Bereken hoe klein #\bar{X}# moet zijn om ervoor te zorgen dat #H_0# wordt verworpen bij het #\alpha = 0.10# significantieniveau:
\[\begin{array}{rcl}
Q &=& \mu_0 + \text{qnorm}(\alpha, 0, 1) \cdot \cfrac{\sigma}{\sqrt{n}}\\
&=& 25 + \text{qnorm}(0.10, 0, 1) \cdot \cfrac{8}{\sqrt{51}}\\
&=& 23.56438
\end{array}\]
Bereken het Onderscheidingsvermogen:
\[\begin{array}{rcl}
\text{Onderscheidingsvermogen} &=& \text{pnorm}(Q, \mu_1, \cfrac{\sigma}{\sqrt{n}}, \text{WAAR})\\
&=& \text{pnorm}(23.56438, 23, \cfrac{8}{\sqrt{51}}, \text{WAAR})\\
&=& 0.693
\end{array}\]
#\phantom{0}#
Vermogenskromme
Vaak wordt een Vermogenskromme gebruikt om de relatie tussen vermogen en effectgrootte voor een bepaalde steekproefomvang, significantieniveau of standaarddeviatie te onderzoeken.
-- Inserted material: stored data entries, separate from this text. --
Context: an optimization exercise on an open-source flow, tuned for small area and few clock cycles per item. The choices shown serve that exercise and are no tape-out recipe.
The RTL was checked by simulation tests, not by an equivalence proof against the original design.

==> v16: inputs <==
Design fft_256_top, start of the top module:
module fft_256_top (
    input         clock,
    input         reset,
    input         input_en,
    input  [31:0] input_real,
    input  [31:0] input_imag,
    output        output_en,
    output [31:0] output_real,
    output [31:0] output_imag
);
    wire        s0_en;
    wire [31:0] s0_re, s0_im;
    wire        s1_en;
    wire [31:0] s1_re, s1_im;
    wire        s2_en;
    wire [31:0] s2_re, s2_im;
    wire        s3_en;
    wire [31:0] s3_re, s3_im;
    wire        s4_en;
    wire [31:0] s4_re, s4_im;
    wire        s5_en;
    wire [31:0] s5_re, s5_im;
    wire        s6_en;
    wire [31:0] s6_re, s6_im;
    wire        s7_en;
    wire [31:0] s7_re, s7_im;
    wire        s8_en;
    wire [31:0] s8_re, s8_im;
    assign s0_en = input_en;
    assign s0_re = input_real;
    assign s0_im = input_imag;
    SdfStage0 stage1 (.clock(clock), .reset(reset),
        .input_en(s0_en), .input_real(s0_re), .input_imag(s0_im),
        .output_en(s1_en), .output_real(s1_re), .output_imag(s1_im));
  ...
==> flow/config.mk <==
export PLATFORM = sky130hd
export DESIGN_NAME = fft_256_top
export DESIGN_NICKNAME = fft_256_top
export VERILOG_FILES = /design/flow/design.v
export SDC_FILE = /design/flow/constraint.sdc
export NUM_CORES = 8
export LEC_CHECK = 0
export CAP_MARGIN = 20
export CORE_MARGIN = 2
export CORE_UTILIZATION = 50
export CTS_BUF_LIST = sky130_fd_sc_hd__clkbuf_16
export CTS_CLUSTER_DIAMETER = 100
export CTS_CLUSTER_SIZE = 30
export SLEW_MARGIN = 20
export SYNTH_HIERARCHICAL = 1
export SYNTH_MEMORY_MAX_BITS = 131072
export SYNTH_MINIMUM_KEEP_SIZE = 0
==> flow/constraint.sdc <==
create_clock -name core_clock -period 14.0 [get_ports {clock}]
set_input_delay 2.8000 -clock core_clock [delete_from_list [all_inputs] [get_ports {clock}]]
set_output_delay 2.8000 -clock core_clock [all_outputs]
set_load 0.01 [all_outputs]
standard.sh (not shown) runs the stock make flow with config.mk's settings and CLKGATE_MAP_FILE= SYNTH_SCRIPT=/design/flow/synth_recipe.tcl, a recipe that flattens the netlist after the stock synthesis.
==> flow/flow/run.sh <==
#!/bin/bash
# Layout flow: the standard layout (standard.sh), with clock tree synthesis
# run without dummy loads. Every tool's output goes to a log file in this folder.
set -euo pipefail
export CTS_ARGS="-sink_clustering_enable -repair_clock_nets -sink_clustering_size 30 -sink_clustering_max_diameter 100 -buf_list sky130_fd_sc_hd__clkbuf_16 -dont_use_dummy_load"
bash standard.sh > flow_standard.log 2>&1
==> inputs of v17, as changes to v16 <==
==> flow/run.sh (new file) <==
#!/bin/bash
# synth_recipe.tcl (not shown) runs the flow's synth.tcl, then flattens the netlist and writes it again
# the make line also repeats each setting of config.mk as NAME=value (left out here)
make -C /OpenROAD-flow-scripts/flow DESIGN_CONFIG=/design/flow/config.mk WORK_HOME=/design/flow/orfs CLKGATE_MAP_FILE= SYNTH_SCRIPT=/design/flow/synth_recipe.tcl finish
removed: flow/flow/run.sh
removed: flow/standard.sh
==> inputs of v18, as changes to v16 <==
==> flow/flow/run.sh (replaced) <==
#!/bin/bash
# Layout flow: the standard layout (standard.sh), with clock tree synthesis
# run without dummy loads.
# Every tool's output goes to a log file in this folder (flow_standard.log here,
# the per-step logs under orfs/logs/).
set -euo pipefail
export CTS_ARGS="-sink_clustering_enable -repair_clock_nets -sink_clustering_size 28 -sink_clustering_max_diameter 100 -buf_list sky130_fd_sc_hd__clkbuf_16 -dont_use_dummy_load"
bash standard.sh > flow_standard.log 2>&1
--- a/flow/config.mk
+++ b/flow/config.mk
@@ -10,7 +10,7 @@
 export CORE_UTILIZATION = 50
 export CTS_BUF_LIST = sky130_fd_sc_hd__clkbuf_16
 export CTS_CLUSTER_DIAMETER = 100
-export CTS_CLUSTER_SIZE = 30
+export CTS_CLUSTER_SIZE = 28
 export SLEW_MARGIN = 20
 export SYNTH_HIERARCHICAL = 1
 export SYNTH_MEMORY_MAX_BITS = 131072
==> impl_metrics.toml <==
[routing]
route.vias.total = 317000
ant_nets = 1

[cells_and_area]
seq_share_pct = 54.8
multi_input_area_share_pct = 37.0

[run_status]
violations = "antenna violations"
status = "complete, but fails checks"

[worst_setup_path]
slowest_delay_ns = 0.69
That was v16.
Bijvoorbeeld, hieronder is de Vermogenskromme voor de toets #H_0: \mu \leq 0# tegen #H_a: \mu \gt 0# weergegeven op de #\alpha=0.05# significantieniveau, wanneer #\sigma = 4# en #n=100#. Hier, #\mu_1# geeft de werkelijke waarde van het bevolkingsgemiddelde #\mu#.
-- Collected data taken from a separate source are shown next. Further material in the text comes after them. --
From an optimization exercise on the open Yosys and OpenROAD flow, aimed at small area; shortcuts taken in it are not production practice. The RTL was checked by simulation tests, not by an equivalence proof against the original design. Power is estimated from default activity; no workload was simulated.

==> inputs of exp/sierra <==
==> flow/design.v <==
module TopModule(scanline_horizontal,scanline_vertical,player_input,clk,rst,player_win,cpu_win,st,board1,board2,board3,board4,board5,board6,board7,board8,board9,cpu_en,cpu_select,turns,is_full,mode,mo1,mo0);
output [15:0]scanline_horizontal;
output [15:0]scanline_vertical;
output [1:0]board1,board2,board3,board4,board5,board6,board7,board8,board9;
output cpu_en;
output [8:0]cpu_select;
output player_win;
output cpu_win;
output [3:0]st;
output is_full;
output [3:0]turns;
output mo1,mo0;
input [8:0]player_input;
input clk,rst,mode;
localparam [3:0] C1 = 4'b0000;
localparam [3:0] C2 = 4'b0001;
localparam [3:0] C3 = 4'b0010;
localparam [3:0] C4 = 4'b0100;
localparam [3:0] C5 = 4'b0101;
localparam [3:0] C6 = 4'b0110;
localparam [3:0] C7 = 4'b1000;
localparam [3:0] C8 = 4'b1001;
localparam [3:0] C9 = 4'b1010;
localparam [3:0] CN = 4'b1111;
function [3:0] code; input [3:0] k;  
  case (k) 4'd0: code = C1; 4'd1: code = C2; 4'd2: code = C3; 4'd3: code = C4; 4'd4: code = C5; 4'd5: code = C6; 4'd6: code = C7; 4'd7: code = C8; 4'd8: code = C9; default: code = CN; endcase
endfunction
reg [8:0] O, X;           
reg pd;                   
wire [8:0] F = ~(O | X);   
reg [3:0] turns;
assign board1 = {X[0],O[0]};
assign board2 = {X[1],O[1]};
assign board3 = {X[2],O[2]};
assign board4 = {X[3],O[3]};
assign board5 = {X[4],O[4]};
assign board6 = {X[5],O[5]};
assign board7 = {X[6],O[6]};
assign board8 = {X[7],O[7]};
assign board9 = {X[8],O[8]};
reg [1:0] nxt, cur, S;    
wire pe = (S == 2'b01);
assign cpu_en = (S == 2'b10);
assign st = {S == 2'b11, cpu_en, pe, S == 2'b00};
wire [8:0] pr = player_input & F;
wire [8:0] pp;
assign pp[1] = pr[1];
assign pp[0] = pr[0] & ~pr[1];
genvar gi;
generate for (gi = 2; gi < 9; gi = gi + 1) begin : pprio
  assign pp[gi] = pr[gi] & ~(|pr[gi-1:0]);
end endgenerate
wire pm = pe & (|pr);
reg [3:0] oi;
reg [8:0] oa;
always @(*) begin
  oa = 9'd0;
  case (oi)
    C1: oa[0] = 1'b1; C2: oa[1] = 1'b1; C3: oa[2] = 1'b1;
    C4: oa[3] = 1'b1; C5: oa[4] = 1'b1; C6: oa[5] = 1'b1;
    C7: oa[6] = 1'b1; C8: oa[7] = 1'b1; C9: oa[8] = 1'b1;
    default: ;
  endcase
end
assign cpu_select = cpu_en ? oa : 9'd0;
wire [8:0] cmv = cpu_select & F;
wire cm = |cmv;
always @(posedge clk or posedge rst)
  if (rst) begin
    O <= 9'd0; X <= 9'd0; pd <= 1'b0; turns <= 4'd0;
  end else begin
    if (pe) O <= O | pp;
    X <= X | cmv;
    if (pm) turns <= turns + 4'd1;
    if (pm) pd <= 1'b1;
    else if (cm) pd <= 1'b0;
  end
wire o1=O[0],o2=O[1],o3=O[2],o4=O[3],o5=O[4],o6=O[5],o7=O[6],o8=O[7],o9=O[8];
wire x1=X[0],x2=X[1],x3=X[2],x4=X[3],x5=X[4],x6=X[5],x7=X[6],x8=X[7],x9=X[8];
wire f1=F[0],f2=F[1],f3=F[2],f4=F[3],f5=F[4],f6=F[5],f7=F[6],f8=F[7],f9=F[8];
wire xl = (x1&x2&x3)|(x4&x5&x6)|(x7&x8&x9)|(x1&x4&x7)|(x2&x5&x8)|(x3&x6&x9)|(x1&x5&x9)|(x3&x5&x7);
wire ol = (o1&o2&o3)|(o4&o5&o6)|(o7&o8&o9)|(o1&o4&o7)|(o2&o5&o8)|(o3&o6&o9)|(o1&o5&o9)|(o3&o5&o7);
assign cpu_win = xl;
assign player_win = ol & ~xl;
assign is_full = ~(|F);
wire E = xl | ol | is_full;
always @(posedge clk or posedge rst)
  if (rst) begin
    nxt <= 2'b01; cur <= 2'b00; S <= 2'b00;
  end else begin
    nxt <= {E | pd, E | ~pd};
    cur <= nxt;
    S <= cur;
  end
wire V = |cur;            
reg [5:0] L;
reg fo;
wire lx = (L == 6'b110011);
wire tick = lx & ~fo;
always @(posedge clk or posedge rst)
  if (rst) begin
    L <= 6'b000000; fo <= 1'b0;
  end else begin
    L <= {L[4:0], ~(L[5]^L[4])};
    if (lx) fo <= ~fo;
  end
reg [1:0] q;              
wire [8:0] W, B;
assign W[0] = f1 & ((x2&x3)|(x4&x7)|(x5&x9));
assign W[1] = f2 & ((x1&x3)|(x5&x8));
assign W[2] = f3 & ((x1&x2)|(x6&x9)|(x5&x7));
assign W[3] = f4 & ((x1&x7)|(x5&x6));
assign W[4] = f5 & ((x1&x9)|(x2&x8)|(x3&x7)|(x4&x6));
assign W[5] = f6 & ((x4&x5)|(x3&x9));
assign W[6] = f7 & ((x3&x5)|(x1&x4)|(x8&x9));
assign W[7] = f8 & ((x2&x5)|(x7&x9));
assign W[8] = 1'b0;
assign B[0] = f1 & ((o2&o3)|(o4&o7)|(o5&o9));
assign B[1] = f2 & ((o1&o3)|(o5&o8));
assign B[2] = f3 & ((o1&o2)|(o6&o9)|(o5&o7));
assign B[3] = f4 & ((o1&o7)|(o5&o6));
assign B[4] = 1'b0;
assign B[5] = f6 & ((o4&o5)|(o3&o9));
assign B[6] = f7 & ((o3&o5)|(o1&o4)|(o8&o9));
assign B[7] = f8 & ((o2&o5)|(o7&o9));
assign B[8] = f9 & ((o7&o8)|(o3&o6)|(o1&o5));
reg [3:0] wi, bi, si, ri, fi;
always @(*) begin
  if (W[0]) wi = C1; else if (W[1]) wi = C2; else if (W[2]) wi = C3; else if (W[3]) wi = C4;
  else if (W[5]) wi = C6; else if (W[6]) wi = C7; else if (W[7]) wi = C8; else wi = C5;
  if (B[0]) bi = C1; else if (B[1]) bi = C2; else if (B[2]) bi = C3; else if (B[3]) bi = C4;
  else if (B[5]) bi = C6; else if (B[6]) bi = C7; else if (B[7]) bi = C8; else bi = C9;
end
wire aW = |W, aB = |B;
wire [8:0] SP;
wire t1m = (o2&o4)|(o2&o9)|(o4&o9);
wire t3m = (o2&o6)|(o2&o7)|(o6&o7);
wire t7m = (o3&o4)|(o3&o8)|(o4&o8);
wire t9m = (o1&o6)|(o1&o8)|(o6&o8);
assign SP[0] = (x3&o5&o7) | (x5&t1m);
assign SP[1] = x5&((o1&o9)|(o3&o7)|(o4&o6));
assign SP[2] = (x1&o5&o9) | (x5&t3m);
assign SP[3] = 1'b0;
assign SP[4] = 1'b0;
assign SP[5] = (x5&o2&o8);
assign SP[6] = (x9&o1&o5) | (x5&t7m);
assign SP[7] = 1'b0;
assign SP[8] = (x7&o3&o5) | (x5&t9m);
wire aSP = |SP;
always @(*) begin
  si = 4'd0;
  if (SP[0]) si = si | C1;
  if (SP[1]) si = si | C2;
  if (SP[2]) si = si | C3;
  if (SP[5]) si = si | C6;
  if (SP[6]) si = si | C7;
  if (SP[8]) si = si | C9;
end
function [3:0] ffo;
  input [8:0] f;
  input [35:0] ord;   
  integer i;
  begin
    ffo = CN;
    for (i = 0; i <= 8; i = i + 1)
      if (f[ord[4*i +: 4]]) ffo = code(ord[4*i +: 4]);
  end
endfunction
always @(*) begin
  case (q)
    2'd0: ri = ffo(F, {4'd4,4'd2,4'd6,4'd0,4'd8,4'd3,4'd5,4'd1,4'd7});
    2'd1: ri = ffo(F, {4'd4,4'd6,4'd0,4'd8,4'd2,4'd1,4'd7,4'd3,4'd5});
    2'd2: ri = ffo(F, {4'd4,4'd8,4'd2,4'd6,4'd0,4'd1,4'd3,4'd5,4'd7});
    default: ri = ffo(F, {4'd4,4'd0,4'd2,4'd8,4'd6,4'd3,4'd5,4'd1,4'd7});
  endcase
  fi = ffo(F, {4'd0,4'd1,4'd2,4'd3,4'd4,4'd5,4'd6,4'd7,4'd8});
end
wire t1 = (turns == 4'd1);
wire t2 = (turns == 4'd2);
reg [3:0] nv;
reg hold;
always @(*) begin
  hold = 1'b0;
  if (!cpu_en) nv = CN;
  else if (t1) nv = o5 ? C9 : C5;
  else if (mode ? aW : aB) nv = mode ? wi : bi;
  else if (mode ? aB : aW) nv = mode ? bi : wi;
  else if (t2) begin nv = si; hold = ~aSP; end
  else nv = mode ? ri : fi;
end
always @(posedge clk or posedge rst)
  if (rst) begin
    oi <= CN; q <= 2'd0;
  end else if (tick) begin
    q <= q + 2'd1;
    if (!hold) oi <= nv;
  end
reg [1:0] hib, lob;        
wire [1:0] hi = ~hib, lo = ~lob;
reg [1:0] hin, lon;
always @(*)
  if (hi == 2'd3) begin hin = lo; lon = 2'd0; end
  else if (lo == 2'd3) begin hin = 2'd3; lon = hi + 2'd1; end
  else begin hin = hi; lon = lo + 2'd1; end
always @(posedge clk or posedge rst)
  if (rst) begin
    hib <= 2'd0; lob <= 2'd0;
  end else begin
    hib <= ~hin; lob <= ~lon;
  end
wire [3:0] hd = {hi==2'd3, hi==2'd2, hi==2'd1, hi==2'd0};
wire [3:0] ld = {lo==2'd3, lo==2'd2, lo==2'd1, lo==2'd0};
wire [3:0] hv = V ? hd : 4'd0;
assign scanline_vertical = {hv[3]&ld[3], hv[2]&ld[3], hv[2]&ld[2], hv[2]&ld[1], hv[2]&ld[0],
                            hv[3]&ld[2], hv[1]&ld[3], hv[1]&ld[2], hv[1]&ld[1], hv[1]&ld[0],
                            hv[3]&ld[1], hv[0]&ld[3], hv[0]&ld[2], hv[0]&ld[1], hv[0]&ld[0],
                            hv[3]&ld[0]};
wire [3:0] hdn = {hin==2'd3, hin==2'd2, hin==2'd1, hin==2'd0};
reg [2:0] mgb, mxb;        
always @(posedge clk or posedge rst)
  if (rst) begin
    mgb <= 3'b111; mxb <= 3'b111;
  end else begin
    mgb[0] <= ~(hdn[3] | (hdn[0]&o1) | (hdn[1]&o2) | (hdn[2]&o3));
    mgb[1] <= ~(hdn[3] | (hdn[0]&o4) | (hdn[1]&o5) | (hdn[2]&o6));
    mgb[2] <= ~(hdn[3] | (hdn[0]&o7) | (hdn[1]&o8) | (hdn[2]&o9));
    mxb[0] <= ~((hdn[0]&x1) | (hdn[1]&x2) | (hdn[2]&x3));
    mxb[1] <= ~((hdn[0]&x4) | (hdn[1]&x5) | (hdn[2]&x6));
    mxb[2] <= ~((hdn[0]&x7) | (hdn[1]&x8) | (hdn[2]&x9));
  end
wire [2:0] mg = ~mgb, mx = ~mxb;
wire [3:0] h0 = {4{mg[0]}} | ({4{mx[0]}} & ld);
wire [3:0] h1 = {4{mg[1]}} | ({4{mx[1]}} & ld);
wire [3:0] h2 = {4{mg[2]}} | ({4{mx[2]}} & ld);
assign scanline_horizontal = {V, h2, V, h1, V, h0, V};
assign mo1 = mode;
assign mo0 = ~mode;
endmodule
Merk op dat voor een effect grootte van #0#, het vermogen altijd gelijk is aan het significantieniveau (in dit geval, #0.05# ).
Het vermogen neemt gestaag toe als de effect grootte groter wordt, en bereikt het doel Vermogen van #0.8# wanneer deeffect grootte gelijk is aan #1#.
Het vermogen vlakt daarna af in de richting van het maximale vermogen van #1.0# voor grotere effect groottes.
Het wijzigen van #n, \alpha,# of #\sigma# zal de vorm van de Vermogenskromme veranderen. Voor een gegeven effect grootte, zal het vermogen groter zijn als:
- De steekproefomvang #n# toeneemt.
- Het significantieniveau #\alpha# toeneemt.
- De populatiestandaarddeviatie #\sigma# afneemt.
omptest.org als je een OMPT examen moet maken.